Somehow, the idea of telling Eleanor who I really was drifted away. Brains are like that. I was worried sick about my mother, but I created a world where all I had to do was wait for her to come back to me. Her job was to return; my job was not to get kicked off Paradise Ranch before that.

It took me a few days to get to know Eleanor Rose, but her odd ways grew on me. It didn’t take her any time at all to get used to me. She just put me to work. Mostly by handwritten note, because she didn’t like wasting words.

For Sister Eleanor, thirty words seemed to be the daily limit, not counting prayers, which she said quite often, always playing with that string of beads.

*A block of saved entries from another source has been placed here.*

<file path="src/rtl/rsd_pkg.sv">
`timescale 1ns / 1ps

package rsd_pkg;

   localparam int unsigned KIND_W  = 3;
   localparam int unsigned ECODE_W = 2;
   localparam int unsigned CSR_IDX_W  = 2;
   localparam int unsigned CSR_DATA_W = 32;

   // result kinds
   localparam logic [KIND_W-1:0] KIND_HEADER  = 3'd0;
   localparam logic [KIND_W-1:0] KIND_TOPIC   = 3'd1;
   localparam logic [KIND_W-1:0] KIND_LENGTH  = 3'd2;
   localparam logic [KIND_W-1:0] KIND_PAYLOAD = 3'd3;
   localparam logic [KIND_W-1:0] KIND_ERROR   = 3'd4;

   // error codes
   localparam logic [ECODE_W-1:0] ERR_NONE        = 2'd0;
   localparam logic [ECODE_W-1:0] ERR_BAD_MAGIC   = 2'd1;
   localparam logic [ECODE_W-1:0] ERR_BAD_VERSION = 2'd2;
   localparam logic [ECODE_W-1:0] ERR_TOO_LONG    = 2'd3;

   // register indexes
   localparam logic [CSR_IDX_W-1:0] CSR_MAGIC_WORD  = 2'd0;
   localparam logic [CSR_IDX_W-1:0] CSR_EXP_VERSION = 2'd1;
   localparam logic [CSR_IDX_W-1:0] CSR_MAX_PAYLOAD = 2'd2;

   localparam logic [15:0] MAGIC_RESET       = 16'h0000;
   localparam logic [7:0]  VERSION_RESET     = 8'h01;
   localparam logic [31:0] MAX_PAYLOAD_RESET = 32'h0010_0000;

   typedef struct packed {
      logic [KIND_W-1:0]  kind;
      logic [ECODE_W-1:0] error_code;
      logic [7:0]         data_byte;
      logic [7:0]         command;
      logic [63:0]        frame_id;
      logic [15:0]        flags;
      logic [15:0]        topic_count;
      logic [31:0]        body_len;
      logic               frame_end;
   } result_type;

   typedef struct packed {
      logic [15:0] magic_word;
      logic [7:0]  expected_version;
      logic [31:0] max_payload;
   } cfg_type;

endpackage

</file>
<file path="src/rtl/rsd_ifs.sv">
`timescale 1ns / 1ps

interface rsd_req_if;
   logic       valid;
   logic       ready;
   logic [7:0] in_byte;

   modport source (output valid, output in_byte, input ready);
   modport sink   (input valid, input in_byte, output ready);
endinterface

interface rsd_rsp_if;
   logic        valid;
   logic        ready;
   logic [2:0]  kind;
   logic [1:0]  error_code;
   logic [7:0]  data_byte;
   logic [7:0]  command;
   logic [63:0] frame_id;
   logic [15:0] flags;
   logic [15:0] topic_count;
   logic [31:0] body_len;
   logic        frame_end;

   modport source (output valid, output kind, output error_code, output data_byte,
                   output command, output frame_id, output flags, output topic_count,
                   output body_len, output frame_end, input ready);
   modport sink   (input valid, input kind, input error_code, input data_byte,
                   input command, input frame_id, input flags, input topic_count,
                   input body_len, input frame_end, output ready);
endinterface

</file>
<file path="src/rtl/request_stream_deframer.sv">
`timescale 1ns / 1ps

// Request stream deframer.
// req_chan carries one stream byte per beat. rsp_chan carries one result per
// beat: a header (command, id, flags, topic length), each topic byte, the
// payload length, then each payload byte; frame_end marks the last result of a
// frame. A bad magic word, version or oversized payload length gives an error
// result and parsing restarts at the next byte; the receiver drops that frame.
// csr_we/csr_index/csr_wdata write magic word, version and payload limit;
// write them only while the block is idle.
// Throughput: one byte per cycle while req_chan.ready is high. Each result is
// registered in the output buffer before it appears on rsp_chan; the parser
// updates all its state once per accepted byte.
// A two-entry output buffer sits before rsp_chan: req_chan.ready drops only
// when both entries hold results, so a stalled receiver holds the input back
// after two pending results, and nothing is lost.
// Reset (synchronous) empties the buffer, returns the parser to the start of a
// frame and loads the register reset values.
module request_stream_deframer (
   input  logic                           clock,
   input  logic                           reset,
   rsd_req_if.sink                        req_chan,
   rsd_rsp_if.source                      rsp_chan,
   input  logic                           csr_we,
   input  logic [rsd_pkg::CSR_IDX_W-1:0]  csr_index,
   input  logic [rsd_pkg::CSR_DATA_W-1:0] csr_wdata
);
   import rsd_pkg::*;

   cfg_type    cfg;
   result_type res;
   result_type out_res;
   logic       res_valid;
   logic       can_push;
   logic       advance;

   assign advance       = req_chan.valid & can_push;
   assign req_chan.ready = can_push;

   rsd_csr u_csr (
      .clock     (clock),
      .reset     (reset),
      .csr_we    (csr_we),
      .csr_index (csr_index),
      .csr_wdata (csr_wdata),
      .cfg       (cfg)
   );

   rsd_parser u_parser (
      .clock     (clock),
      .reset     (reset),
      .advance   (advance),
      .in_byte   (req_chan.in_byte),
      .cfg       (cfg),
      .res_valid (res_valid),
      .res       (res)
   );

   rsd_out_skid u_out (
      .clock     (clock),
      .reset     (reset),
      .push      (res_valid),
      .push_data (res),
      .can_push  (can_push),
      .out_valid (rsp_chan.valid),
      .out_ready (rsp_chan.ready),
      .out_data  (out_res)
   );

   assign rsp_chan.kind        = out_res.kind;
   assign rsp_chan.error_code  = out_res.error_code;
   assign rsp_chan.data_byte   = out_res.data_byte;
   assign rsp_chan.command     = out_res.command;
   assign rsp_chan.frame_id    = out_res.frame_id;
   assign rsp_chan.flags       = out_res.flags;
   assign rsp_chan.topic_count = out_res.topic_count;
   assign rsp_chan.body_len    = out_res.body_len;
   assign rsp_chan.frame_end   = out_res.frame_end;

endmodule

</file>
<file path="src/rtl/rsd_csr.sv">
`timescale 1ns / 1ps

module rsd_csr (
   input  logic                           clock,
   input  logic                           reset,
   input  logic                           csr_we,
   input  logic [rsd_pkg::CSR_IDX_W-1:0]  csr_index,
   input  logic [rsd_pkg::CSR_DATA_W-1:0] csr_wdata,
   output rsd_pkg::cfg_type               cfg
);
   import rsd_pkg::*;

   cfg_type cfg_ff, cfg_in;

   always_comb begin
      cfg_in = cfg_ff;
      if (csr_we) begin
         case (csr_index)
            CSR_MAGIC_WORD:  cfg_in.magic_word       = csr_wdata[15:0];
            CSR_EXP_VERSION: cfg_in.expected_version = csr_wdata[7:0];
            CSR_MAX_PAYLOAD: cfg_in.max_payload      = csr_wdata[31:0];
            default:         cfg_in = cfg_ff;
         endcase
      end
   end

   always_ff @(posedge clock) begin
      if (reset) begin
         cfg_ff.magic_word       <= MAGIC_RESET;
         cfg_ff.expected_version <= VERSION_RESET;
         cfg_ff.max_payload      <= MAX_PAYLOAD_RESET;
      end else begin
         cfg_ff <= cfg_in;
      end
   end

   assign cfg = cfg_ff;

endmodule

</file>
<file path="src/rtl/rsd_parser.sv">
`timescale 1ns / 1ps

module rsd_parser (
   input  logic                clock,
   input  logic                reset,
   input  logic                advance,
   input  logic [7:0]          in_byte,
   input  rsd_pkg::cfg_type    cfg,
   output logic                res_valid,
   output rsd_pkg::result_type res
);
   import rsd_pkg::*;

   localparam logic [1:0] PH_HEADER  = 2'd0;
   localparam logic [1:0] PH_TOPIC   = 2'd1;
   localparam logic [1:0] PH_LENGTH  = 2'd2;
   localparam logic [1:0] PH_PAYLOAD = 2'd3;

   localparam logic [3:0] POS_MAGIC_HI = 4'd0;
   localparam logic [3:0] POS_MAGIC_LO = 4'd1;
   localparam logic [3:0] POS_VERSION  = 4'd2;
   localparam logic [3:0] POS_COMMAND  = 4'd3;
   localparam logic [3:0] POS_FLAGS_HI = 4'd12;
   localparam logic [3:0] POS_FLAGS_LO = 4'd13;
   localparam logic [3:0] POS_TLEN_HI  = 4'd14;
   localparam logic [3:0] POS_TLEN_LO  = 4'd15;
   localparam logic [3:0] POS_LEN_LAST = 4'd3;

   logic [1:0]  phase_ff, phase_in;
   logic [3:0]  pos_ff, pos_in;
   logic [31:0] rem_ff, rem_in;
   logic [63:0] id_ff, id_in;
   logic [15:0] flags_ff, flags_in;
   logic [7:0]  cmd_ff, cmd_in;
   logic [7:0]  magic_hi_ff, magic_hi_in;
   logic [31:0] len_ff, len_in;

   logic        emit;
   logic [31:0] len_next;
   logic [15:0] tlen_next;

   always_comb begin
      phase_in    = phase_ff;
      pos_in      = pos_ff;
      rem_in      = rem_ff;
      id_in       = id_ff;
      flags_in    = flags_ff;
      cmd_in      = cmd_ff;
      magic_hi_in = magic_hi_ff;
      len_in      = len_ff;
      emit        = 1'b0;
      res         = '0;
      len_next    = {len_ff[23:0], in_byte};
      tlen_next   = {rem_ff[7:0], in_byte};

      case (phase_ff)
         PH_TOPIC: begin
            emit          = 1'b1;
            res.kind      = KIND_TOPIC;
            res.data_byte = in_byte;
            rem_in        = rem_ff - 32'd1;
            if (rem_ff == 32'd1) begin
               phase_in = PH_LENGTH;
               pos_in   = '0;
               len_in   = '0;
            end
         end
         PH_LENGTH: begin
            len_in = len_next;
            if (pos_ff != POS_LEN_LAST) begin
               pos_in = pos_ff + 4'd1;
            end else if (len_next > cfg.max_payload) begin
               emit           = 1'b1;
               res.kind       = KIND_ERROR;
               res.error_code = ERR_TOO_LONG;
               phase_in       = PH_HEADER;
               pos_in         = '0;
               rem_in         = '0;
               len_in         = '0;
            end else begin
               emit         = 1'b1;
               res.kind     = KIND_LENGTH;
               res.body_len = len_next;
               pos_in       = '0;
               if (len_next == 32'd0) begin
                  res.frame_end = 1'b1;
                  phase_in      = PH_HEADER;
                  rem_in        = '0;
                  len_in        = '0;
               end else begin
                  phase_in = PH_PAYLOAD;
                  rem_in   = len_next;
               end
            end
         end
         PH_PAYLOAD: begin
            emit          = 1'b1;
            res.kind      = KIND_PAYLOAD;
            res.data_byte = in_byte;
            rem_in        = rem_ff - 32'd1;
            if (rem_ff == 32'd1) begin
               res.frame_end = 1'b1;
               phase_in      = PH_HEADER;
               pos_in        = '0;
               rem_in        = '0;
               len_in        = '0;
            end
         end
         default: begin
            pos_in = pos_ff + 4'd1;
            case (pos_ff)
               POS_MAGIC_HI: magic_hi_in = in_byte;
               POS_MAGIC_LO: begin
                  if ({magic_hi_ff, in_byte} != cfg.magic_word) begin
                     emit           = 1'b1;
                     res.kind       = KIND_ERROR;
                     res.error_code = ERR_BAD_MAGIC;
                     pos_in         = '0;
                     rem_in         = '0;
                     len_in         = '0;
                  end
               end
               POS_VERSION: begin
                  if (in_byte != cfg.expected_version) begin
                     emit           = 1'b1;
                     res.kind       = KIND_ERROR;
                     res.error_code = ERR_BAD_VERSION;
                     pos_in         = '0;
                     rem_in         = '0;
                     len_in         = '0;
                  end
               end
               POS_COMMAND: begin
                  cmd_in = in_byte;
                  id_in  = '0;
               end
               POS_FLAGS_HI, POS_FLAGS_LO: flags_in = {flags_ff[7:0], in_byte};
               POS_TLEN_HI: rem_in = {24'd0, in_byte};
               POS_TLEN_LO: begin
                  emit            = 1'b1;
                  res.kind        = KIND_HEADER;
                  res.command     = cmd_ff;
                  res.frame_id    = id_ff;
                  res.flags       = flags_ff;
                  res.topic_count = tlen_next;
                  rem_in          = {16'd0, tlen_next};
                  pos_in          = '0;
                  len_in          = '0;
                  phase_in        = (tlen_next == 16'd0) ? PH_LENGTH : PH_TOPIC;
               end
               default: id_in = {id_ff[55:0], in_byte};
            endcase
         end
      endcase
   end

   always_ff @(posedge clock) begin
      if (reset) begin
         phase_ff    <= PH_HEADER;
         pos_ff      <= '0;
         rem_ff      <= '0;
         len_ff      <= '0;
         id_ff       <= '0;
         flags_ff    <= '0;
         cmd_ff      <= '0;
         magic_hi_ff <= '0;
      end else if (advance) begin
         phase_ff    <= phase_in;
         pos_ff      <= pos_in;
         rem_ff      <= rem_in;
         len_ff      <= len_in;
         id_ff       <= id_in;
         flags_ff    <= flags_in;
         cmd_ff      <= cmd_in;
         magic_hi_ff <= magic_hi_in;
      end
   end

   assign res_valid = advance & emit;

endmodule

</file>
<file path="src/rtl/rsd_out_skid.sv">
`timescale 1ns / 1ps

module rsd_out_skid (
   input  logic                clock,
   input  logic                reset,
   input  logic                push,
   input  rsd_pkg::result_type push_data,
   output logic                can_push,
   output logic                out_valid,
   input  logic                out_ready,
   output rsd_pkg::result_type out_data
);
   import rsd_pkg::*;

   logic       main_valid_ff, main_valid_in;
   logic       skid_valid_ff, skid_valid_in;
   result_type main_ff, main_in;
   result_type skid_ff, skid_in;
   logic       pop;

   assign pop = main_valid_ff & out_ready;

   always_comb begin
      main_valid_in = main_valid_ff;
      skid_valid_in = skid_valid_ff;
      main_in       = main_ff;
      skid_in       = skid_ff;
      if (!main_valid_ff || pop) begin
         if (skid_valid_ff) begin
            main_in       = skid_ff;
            main_valid_in = 1'b1;
            skid_valid_in = 1'b0;
         end else begin
            main_in       = push_data;
            main_valid_in = push;
         end
      end else if (push) begin
         skid_in       = push_data;
         skid_valid_in = 1'b1;
      end
   end

   always_ff @(posedge clock) begin
      if (reset) begin
         main_valid_ff <= 1'b0;
         skid_valid_ff <= 1'b0;
      end else begin
         main_valid_ff <= main_valid_in;
         skid_valid_ff <= skid_valid_in;
      end
      main_ff <= main_in;
      skid_ff <= skid_in;
   end

   assign can_push  = ~skid_valid_ff;
   assign out_valid = main_valid_ff;
   assign out_data  = main_ff;

endmodule

</file>
<file path="src/flat_wrapper.sv">
// flat-port wrapper written by rule: the top's interface ports become plain ports
module request_stream_deframer_flat import rsd_pkg::*;
  (clock, reset, csr_we, csr_index, csr_wdata, req_chan_valid, req_chan_in_byte, req_chan_ready, rsp_chan_valid, rsp_chan_kind, rsp_chan_error_code, rsp_chan_data_byte, rsp_chan_command, rsp_chan_frame_id, rsp_chan_flags, rsp_chan_topic_count, rsp_chan_body_len, rsp_chan_frame_end, rsp_chan_ready);
  rsd_req_if req_chan_i ();
  rsd_rsp_if rsp_chan_i ();
  input  logic clock;
  input  logic reset;
  input  logic csr_we;
  input  logic [rsd_pkg::CSR_IDX_W-1:0] csr_index;
  input  logic [rsd_pkg::CSR_DATA_W-1:0] csr_wdata;
  input wire logic [$bits(req_chan_i.valid)-1:0] req_chan_valid;
  input wire logic [$bits(req_chan_i.in_byte)-1:0] req_chan_in_byte;
  output wire logic [$bits(req_chan_i.ready)-1:0] req_chan_ready;
  output wire logic [$bits(rsp_chan_i.valid)-1:0] rsp_chan_valid;
  output wire logic [$bits(rsp_chan_i.kind)-1:0] rsp_chan_kind;
  output wire logic [$bits(rsp_chan_i.error_code)-1:0] rsp_chan_error_code;
  output wire logic [$bits(rsp_chan_i.data_byte)-1:0] rsp_chan_data_byte;
  output wire logic [$bits(rsp_chan_i.command)-1:0] rsp_chan_command;
  output wire logic [$bits(rsp_chan_i.frame_id)-1:0] rsp_chan_frame_id;
  output wire logic [$bits(rsp_chan_i.flags)-1:0] rsp_chan_flags;
  output wire logic [$bits(rsp_chan_i.topic_count)-1:0] rsp_chan_topic_count;
  output wire logic [$bits(rsp_chan_i.body_len)-1:0] rsp_chan_body_len;
  output wire logic [$bits(rsp_chan_i.frame_end)-1:0] rsp_chan_frame_end;
  input wire logic [$bits(rsp_chan_i.ready)-1:0] rsp_chan_ready;
  assign req_chan_i.valid = req_chan_valid;
  assign req_chan_i.in_byte = req_chan_in_byte;
  assign req_chan_ready = req_chan_i.ready;
  assign rsp_chan_valid = rsp_chan_i.valid;
  assign rsp_chan_kind = rsp_chan_i.kind;
  assign rsp_chan_error_code = rsp_chan_i.error_code;
  assign rsp_chan_data_byte = rsp_chan_i.data_byte;
  assign rsp_chan_command = rsp_chan_i.command;
  assign rsp_chan_frame_id = rsp_chan_i.frame_id;
  assign rsp_chan_flags = rsp_chan_i.flags;
  assign rsp_chan_topic_count = rsp_chan_i.topic_count;
  assign rsp_chan_body_len = rsp_chan_i.body_len;
  assign rsp_chan_frame_end = rsp_chan_i.frame_end;
  assign rsp_chan_i.ready = rsp_chan_ready;
  request_stream_deframer u_core (.clock(clock), .reset(reset), .req_chan(req_chan_i), .rsp_chan(rsp_chan_i), .csr_we(csr_we), .csr_index(csr_index), .csr_wdata(csr_wdata));
endmodule
</file>
<file path="config.mk">
export PLATFORM = sky130hd
export DESIGN_NAME = request_stream_deframer_flat
export DESIGN_NICKNAME = d
export VERILOG_FILES = /design/src/rtl/rsd_pkg.sv /design/src/rtl/rsd_ifs.sv /design/src/rtl/request_stream_deframer.sv /design/src/rtl/rsd_csr.sv /design/src/rtl/rsd_parser.sv /design/src/rtl/rsd_out_skid.sv /design/src/flat_wrapper.sv
export SDC_FILE = /design/constraint.sdc
export NUM_CORES = 1
export LEC_CHECK = 0
export ABC_AREA = 1
export BUFFER_PORTS_ARGS = -buffer_cell sky130_fd_sc_hd__buf_2
export CAP_MARGIN = 20
export CORE_MARGIN = 4
export CORE_UTILIZATION = 55
export DETAILED_ROUTE_END_ITERATION = 16
export PLACE_DENSITY = 0.74
export SYNTH_ARGS = -nofsm -noshare
export SYNTH_HDL_FRONTEND = slang
export SYNTH_SLANG_ARGS = --single-unit
</file>
<file path="constraint.sdc">
create_clock -name clock -period 17.7 [get_ports clock]
set_input_delay 3.54 -clock clock [delete_from_list [all_inputs] [get_ports clock]]
set_output_delay 3.54 -clock clock [all_outputs]
set_load 0.01 [all_outputs]
</file>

Every day her breakfast was bran and figs. During the morning hours, while it was still cool outside, she’d work in the vegetable garden and ride a tiny tractor around, spraying bug poisons on the peach trees. She might kill some squirrels; Sister Eleanor could throw rocks at squirrels and knock them right out of the tree. That was like me too.

Then she’d come inside for a lunch of bread and cheese and water. She’d do more praying and psalm singing.

In the heat of the day she went to her desk and fired up her computer. She’d sit there for hours, digitizing records for the Library of Congress. “What’s that you’re doing?” I’d ask, but she wasn’t about to waste words answering me, so she wrote it down on an index card: digitizing records for the Library of Congress. What that had to do with nunnery, I never knew.

I’ll tell you a little secret too. I watched her digitizing those records, and the whole time messages from other solitary nuns were popping up on her computer and she’d answer them. She also did the whole e-mail thing. She did a whole lot of electronic talking. True, she didn’t make much noise with her mouth, but—is that solitary enough? I couldn’t answer that, because it was beyond me why anybody in their right mind would give up talking. Why, talking is one of my very favorite things to do. It’s the reason God made Adam, so God’d have somebody to talk to in the universe. It’s the reason God split Adam into two people—so Adam would have somebody to talk to in the Garden.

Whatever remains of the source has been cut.